Environmental Politics: Keystone XL Rejected Until After the Election

The decision by President Obama to reject the Keystone XL pipeline designed to bring Canadian oil to US Gulf Coast refineries was a surprise to no one.   Officially, the State Department said it rejected the project because the Republicans in Congress imposed a deadline of 60 days for review and decision on the project that was insufficient to allow consideration of the issues.  The rejection letter also invited the project sponsors to re-file their application—after the election!

Shale Gas Production
Growth Forecast of US Shale Gas by US EIA

For the politicians this is a pure win-win.  All sides can score points on the issue while doing what they perceive as no lasting damage.  For business this is business as usual, large project developers are accustomed to delays, posturing and political extortion. The business calculus is not whether this is still a good project, it is the trade-off between the sunk cost and the to-go cost answer compared to the alternative uses of both financial and political capital.  For the special interest advocates on all sides and the media it is a feeding frenzy of bombast and bluster, green versus brown, 1% who want to remain profitable in their oil business versus the 99% who need their oil products but decry how much it costs.

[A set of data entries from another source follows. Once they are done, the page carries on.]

File: src/rtl/musa_ras.sv
// Return-address stack: LIFO register array indexed by the depth register.
// Push while full and pop while empty are ignored here; the caller reports
// them as errors.
module musa_ras
   import musa_pc_pkg::*;
#(
   parameter int ADDR_W      = MUSA_ADDR_W,
   parameter int STACK_DEPTH = 8,
   parameter int DEPTH_W     = $clog2(STACK_DEPTH + 1)
) (
   input  logic               clk,
   input  logic               rst_n,
   input  logic               push,
   input  logic               pop,
   input  logic [ADDR_W-1:0]  push_data,
   output logic [ADDR_W-1:0]  top,
   output logic [DEPTH_W-1:0] depth,
   output logic               full,
   output logic               empty
);

   localparam int IDX_W = $clog2(STACK_DEPTH);
   localparam logic [DEPTH_W-1:0] FULL_DEPTH = DEPTH_W'(STACK_DEPTH);

   logic [ADDR_W-1:0]  mem [STACK_DEPTH];
   logic [DEPTH_W-1:0] depth_q;
   logic [IDX_W-1:0]   wr_idx;
   logic [IDX_W-1:0]   rd_idx;
   logic               do_push;
   logic               do_pop;

   assign full    = (depth_q == FULL_DEPTH);
   assign empty   = (depth_q == '0);
   assign depth   = depth_q;
   assign do_push = push & ~full;
   assign do_pop  = pop & ~empty;

   // Next free slot is mem[depth]; the top entry sits one below it.
   assign wr_idx = IDX_W'(depth_q);
   assign rd_idx = IDX_W'(depth_q - DEPTH_W'(1));
   assign top    = empty ? '0 : mem[rd_idx];

   // Depth counter; reset empties the stack without touching the array.
   always_ff @(posedge clk or negedge rst_n) begin
      if (!rst_n)
         depth_q <= '0;
      else if (do_push)
         depth_q <= depth_q + DEPTH_W'(1);
      else if (do_pop)
         depth_q <= depth_q - DEPTH_W'(1);
   end

   // Entry storage; contents are don't-care until written, so no reset.
   always_ff @(posedge clk) begin
      if (do_push)
         mem[wr_idx] <= push_data;
   end

endmodule

File: src/rtl/musa_pc_unit.sv
// MUSA program-counter unit: PC register, next-PC selection, return stack
// and sticky stack-error flag.
// Build option: MUSA_PC_TRAP_EN -- when defined, a CALL overflow or RET
// underflow redirects the PC to TRAP_VEC; otherwise the PC holds.
module musa_pc_unit
   import musa_pc_pkg::*;
#(
   parameter int                ADDR_W      = MUSA_ADDR_W,
   parameter int                STACK_DEPTH = 8,
   parameter logic [ADDR_W-1:0] RESET_PC    = '0,
   parameter logic [ADDR_W-1:0] TRAP_VEC    = ADDR_W'('h00010)
) (
   input  logic                               clk,
   input  logic                               rst_n,
   input  logic                               stall,
   input  logic [2:0]                         pc_op,
   input  logic [ADDR_W-1:0]                  target_imm,
   input  logic [ADDR_W-1:0]                  target_reg,
   input  logic                               flag,
   input  logic                               clr_err,
   output logic [ADDR_W-1:0]                  pc,
   output logic                               stack_full,
   output logic                               stack_empty,
   output logic [$clog2(STACK_DEPTH+1)-1:0]   stack_depth,
   output logic                               stack_err
);

   localparam int DEPTH_W = $clog2(STACK_DEPTH + 1);

`ifdef MUSA_PC_TRAP_EN
   localparam bit TRAP_EN = 1'b1;
`else
   localparam bit TRAP_EN = 1'b0;
`endif

   pc_op_t            op;
   logic [ADDR_W-1:0] pc_q;
   logic [ADDR_W-1:0] pc_inc;
   logic [ADDR_W-1:0] pc_nxt;
   logic [ADDR_W-1:0] err_pc;
   logic [ADDR_W-1:0] ras_top;
   logic              ras_push;
   logic              ras_pop;
   logic              ras_full;
   logic              ras_empty;
   logic              err_set;
   logic              err_q;

   assign op     = pc_op_t'(pc_op);
   assign pc_inc = pc_q + ADDR_W'(1);
   // Where the PC goes on a stack error: trap vector or stay put.
   assign err_pc = TRAP_EN ? TRAP_VEC : pc_q;

   // Stall suppresses stack traffic; the stack itself drops illegal ops.
   assign ras_push = ~stall & (op == OP_CALL);
   assign ras_pop  = ~stall & (op == OP_RET);

   musa_ras #(
      .ADDR_W      (ADDR_W),
      .STACK_DEPTH (STACK_DEPTH),
      .DEPTH_W     (DEPTH_W)
   ) u_ras (
      .clk       (clk),
      .rst_n     (rst_n),
      .push      (ras_push),
      .pop       (ras_pop),
      .push_data (pc_inc),
      .top       (ras_top),
      .depth     (stack_depth),
      .full      (ras_full),
      .empty     (ras_empty)
   );

   // Next-PC selection and stack-error detection from the current opcode.
   always_comb begin
      pc_nxt  = pc_q;
      err_set = 1'b0;
      case (op)
         OP_NEXT: pc_nxt = pc_inc;
         OP_JMP:  pc_nxt = target_imm;
         OP_JR:   pc_nxt = target_reg;
         OP_BRFL: pc_nxt = flag ? target_imm : pc_inc;
         OP_CALL: begin
            if (ras_full) begin
               err_set = 1'b1;
               pc_nxt  = err_pc;
            end else begin
               pc_nxt  = target_imm;
            end
         end
         OP_RET: begin
            if (ras_empty) begin
               err_set = 1'b1;
               pc_nxt  = err_pc;
            end else begin
               pc_nxt  = ras_top;
            end
         end
         default: pc_nxt = pc_q;
      endcase
   end

   // PC register; stall freezes it.
   always_ff @(posedge clk or negedge rst_n) begin
      if (!rst_n)
         pc_q <= RESET_PC;
      else if (!stall)
         pc_q <= pc_nxt;
   end

   // Sticky error flag; a new error beats a simultaneous clear.
   always_ff @(posedge clk or negedge rst_n) begin
      if (!rst_n)
         err_q <= 1'b0;
      else if (!stall) begin
         if (err_set)
            err_q <= 1'b1;
         else if (clr_err)
            err_q <= 1'b0;
      end
   end

   assign pc          = pc_q;
   assign stack_err   = err_q;
   assign stack_full  = ras_full;
   assign stack_empty = ras_empty;

endmodule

Beyond political theatre a profound energy debate is underway

• Should America develop and use its own domestic energy resources to reduce our dependence on imported foreign oil from the Middle East, Venezuela and elsewhere and thus improve both our energy and domestic security?
• Should America and Canada expand their intimate and mutually dependent business relationship in an open, reliable manner?  Can America have its environmental cake and eat it too by using cleaner natural gas as a substitute for dirtier coal for power generation and thus reduce emissions?
• For environmental groups the question is will the good and affordable natural gas available from the boom in unconventional E&P be made the enemy of the perfectly clean but uncompetitive and unreliable renewable energy policy aspiration they seek?  Does it have to be all or nothing?
• Americans are asking the government to restore a sense of balance between regulatory costs and benefits.  Is it good enough to materially reduce the market share of coal and thus emissions with the substitution of cleaner but affordable, plentiful, reliable natural gas?   Americans support environmental protections but worry that regulation has been hijacked and turned against us to promote a political agenda that is undermining our economic and global competitiveness, undermining investment and job growth potential with onerous regulatory burdens, and is unreasonably intruding into our lives.  This is a major reason we tell pollsters we think the country is going in the wrong direction.

Those are the energy debate questions in the 2012 election.  The good news is there are good answers.  The bad news is that it is a LONG TIME until November 2012 and so we must endure for a while longer the campaign, political advertising and endless scoring of points.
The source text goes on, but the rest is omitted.